| Work to be completed |
Copy the lines below that contain "begin".
START Given records
==> src/rtl/sync_fifo_pkg.sv <==
// Shared helpers for the flexible synchronous FIFO: pointer wrap, flag compares, defaults.
package sync_fifo_pkg;

    localparam int unsigned DefaultWidth    = 8;
    localparam int unsigned DefaultDepth    = 16;
    localparam int unsigned DefaultAeThresh = 2;

    // Explicit wrap so non-power-of-two depths never index past the last entry.
    function automatic int unsigned ptr_inc(input int unsigned ptr, input int unsigned depth);
        return (ptr >= depth - 1) ? 0 : ptr + 1;
    endfunction

    function automatic logic cnt_at_least(input int unsigned cnt, input int unsigned thresh);
        return cnt >= thresh;
    endfunction

    function automatic logic cnt_at_most(input int unsigned cnt, input int unsigned thresh);
        return cnt <= thresh;
    endfunction

endpackage

==> src/rtl/sync_fifo_ram.sv <==
// DEPTH x WIDTH storage: synchronous write port, asynchronous read port, no reset.
module sync_fifo_ram #(
    parameter int unsigned WIDTH = 8,
    parameter int unsigned DEPTH = 16,
    parameter int unsigned PTR_W = 4
) (
    input  logic             clk_i,
    input  logic             we_i,
    input  logic [PTR_W-1:0] waddr_i,
    input  logic [WIDTH-1:0] wdata_i,
    input  logic [PTR_W-1:0] raddr_i,
    output logic [WIDTH-1:0] rdata_o
);

    logic [WIDTH-1:0] mem_q [DEPTH];

    always_ff @(posedge clk_i) begin
        if (we_i) begin
            mem_q[waddr_i] <= wdata_i;
        end
    end

    assign rdata_o = mem_q[raddr_i];

endmodule

==> src/rtl/sync_fifo_flex.sv <==
// Parametrised single-clock FIFO with fill count, almost flags, flush and optional FWFT reads.
module sync_fifo_flex
    import sync_fifo_pkg::*;
#(
    parameter int unsigned WIDTH     = DefaultWidth,
    parameter int unsigned DEPTH     = DefaultDepth,
    parameter int unsigned FWFT      = 0,
    parameter int unsigned AF_THRESH = DEPTH - 2,
    parameter int unsigned AE_THRESH = DefaultAeThresh,
    localparam int unsigned PTR_W    = (DEPTH > 1) ? $clog2(DEPTH) : 1,
    localparam int unsigned CNT_W    = $clog2(DEPTH + 1)
) (
    input  logic             clk_i,
    input  logic             rst_i,
    input  logic             flush_i,
    input  logic             wr_en_i,
    input  logic [WIDTH-1:0] wr_data_i,
    input  logic             rd_en_i,
    output logic [WIDTH-1:0] rd_data_o,
    output logic             rd_valid_o,
    output logic             full_o,
    output logic             empty_o,
    output logic             almost_full_o,
    output logic             almost_empty_o,
    output logic [CNT_W-1:0] count_o,
    output logic             wr_error_o,
    output logic             rd_error_o
);

    logic [PTR_W-1:0] wr_ptr_q, wr_ptr_d;
    logic [PTR_W-1:0] rd_ptr_q, rd_ptr_d;
    logic [CNT_W-1:0] count_q, count_d;
    logic             full_q, full_d;
    logic             empty_q, empty_d;
    logic             af_q, af_d;
    logic             ae_q, ae_d;
    logic             wr_err_q, wr_err_d;
    logic             rd_err_q, rd_err_d;
    logic             rd_valid_q, rd_valid_d;
    logic [WIDTH-1:0] rd_data_q, rd_data_d;
    logic [WIDTH-1:0] ram_rdata;
    logic             wr_acc;
    logic             rd_acc;

    sync_fifo_ram #(
        .WIDTH (WIDTH),
        .DEPTH (DEPTH),
        .PTR_W (PTR_W)
    ) u_ram (
        .clk_i   (clk_i),
        .we_i    (wr_acc),
        .waddr_i (wr_ptr_q),
        .wdata_i (wr_data_i),
        .raddr_i (rd_ptr_q),
        .rdata_o (ram_rdata)
    );

    always_comb begin
        // A read of a full FIFO frees a slot, so it lets a same-cycle write through.
        rd_acc = rd_en_i & ~empty_q & ~flush_i;
        wr_acc = wr_en_i & (~full_q | rd_acc) & ~flush_i;

        wr_ptr_d = wr_ptr_q;
        rd_ptr_d = rd_ptr_q;
        count_d  = count_q;

        if (flush_i) begin
            wr_ptr_d = '0;
            rd_ptr_d = '0;
            count_d  = '0;
        end else begin
            if (wr_acc) begin
                wr_ptr_d = PTR_W'(ptr_inc(32'(wr_ptr_q), DEPTH));
            end
            if (rd_acc) begin
                rd_ptr_d = PTR_W'(ptr_inc(32'(rd_ptr_q), DEPTH));
            end
            count_d = count_q + CNT_W'(wr_acc) - CNT_W'(rd_acc);
        end

        full_d  = cnt_at_least(32'(count_d), DEPTH);
        empty_d = cnt_at_most(32'(count_d), 0);
        af_d    = cnt_at_least(32'(count_d), AF_THRESH);
        ae_d    = cnt_at_most(32'(count_d), AE_THRESH);

        wr_err_d   = wr_en_i & ~wr_acc & ~flush_i;
        rd_err_d   = rd_en_i & ~rd_acc & ~flush_i;
        rd_valid_d = rd_acc;
        rd_data_d  = rd_acc ? ram_rdata : rd_data_q;
    end

    always_ff @(posedge clk_i or posedge rst_i) begin
        if (rst_i) begin
            wr_ptr_q   <= '0;
            rd_ptr_q   <= '0;
            count_q    <= '0;
            full_q     <= 1'b0;
            empty_q    <= 1'b1;
            af_q       <= (AF_THRESH == 0);
            ae_q       <= 1'b1;
            wr_err_q   <= 1'b0;
            rd_err_q   <= 1'b0;
            rd_valid_q <= 1'b0;
            rd_data_q  <= '0;
        end else begin
            wr_ptr_q   <= wr_ptr_d;
            rd_ptr_q   <= rd_ptr_d;
            count_q    <= count_d;
            full_q     <= full_d;
            empty_q    <= empty_d;
            af_q       <= af_d;
            ae_q       <= ae_d;
            wr_err_q   <= wr_err_d;
            rd_err_q   <= rd_err_d;
            rd_valid_q <= rd_valid_d;
            rd_data_q  <= rd_data_d;
        end
    end

    // FWFT shows the head word directly; when empty it falls back to the last popped word.
    if (FWFT != 0) begin : g_fwft
        assign rd_data_o  = empty_q ? rd_data_q : ram_rdata;
        assign rd_valid_o = ~empty_q;
    end else begin : g_std
        assign rd_data_o  = rd_data_q;
        assign rd_valid_o = rd_valid_q;
    end

    assign full_o         = full_q;
    assign empty_o        = empty_q;
    assign almost_full_o  = af_q;
    assign almost_empty_o = ae_q;
    assign count_o        = count_q;
    assign wr_error_o     = wr_err_q;
    assign rd_error_o     = rd_err_q;

endmodule

==> config.mk <==
export PLATFORM = sky130hd
export DESIGN_NAME = sync_fifo_flex
export DESIGN_NICKNAME = d
export VERILOG_FILES = /design/src/rtl/sync_fifo_pkg.sv /design/src/rtl/sync_fifo_ram.sv /design/src/rtl/sync_fifo_flex.sv
export SDC_FILE = /design/constraint.sdc
export NUM_CORES = 1
export LEC_CHECK = 0
export BUFFER_PORTS_ARGS = -buffer_cell sky130_fd_sc_hd__buf_2
export CAP_MARGIN = 15
export CELL_PAD_IN_SITES_DETAIL_PLACEMENT = 1
export CELL_PAD_IN_SITES_GLOBAL_PLACEMENT = 1
export CORE_MARGIN = 2
export CORE_UTILIZATION = 50
export DETAILED_ROUTE_END_ITERATION = 6
export GPL_ROUTABILITY_DRIVEN = 0
export PLACE_DENSITY = 0.75
export SETUP_SLACK_MARGIN = 0.2
export SYNTH_ARGS = -nofsm -noshare
export SYNTH_HDL_FRONTEND = slang
export SYNTH_SLANG_ARGS = --single-unit
export TNS_END_PERCENT = 50
==> constraint.sdc <==
create_clock -name clk_i -period 3.25 [get_ports clk_i]
set_clock_uncertainty 0.05 [all_clocks]
set_input_delay 0.4875 -clock clk_i [delete_from_list [all_inputs] [get_ports clk_i]]
set_output_delay 0.4875 -clock clk_i [all_outputs]
set_load 0.02 [all_outputs]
END Given records
| Solution to the problem |
    always_ff @(posedge clk_i) begin
        if (we_i) begin
    always_comb begin
        if (flush_i) begin
        end else begin
            if (wr_acc) begin
            if (rd_acc) begin
    always_ff @(posedge clk_i or posedge rst_i) begin
        if (rst_i) begin
        end else begin
    if (FWFT != 0) begin : g_fwft
    end else begin : g_std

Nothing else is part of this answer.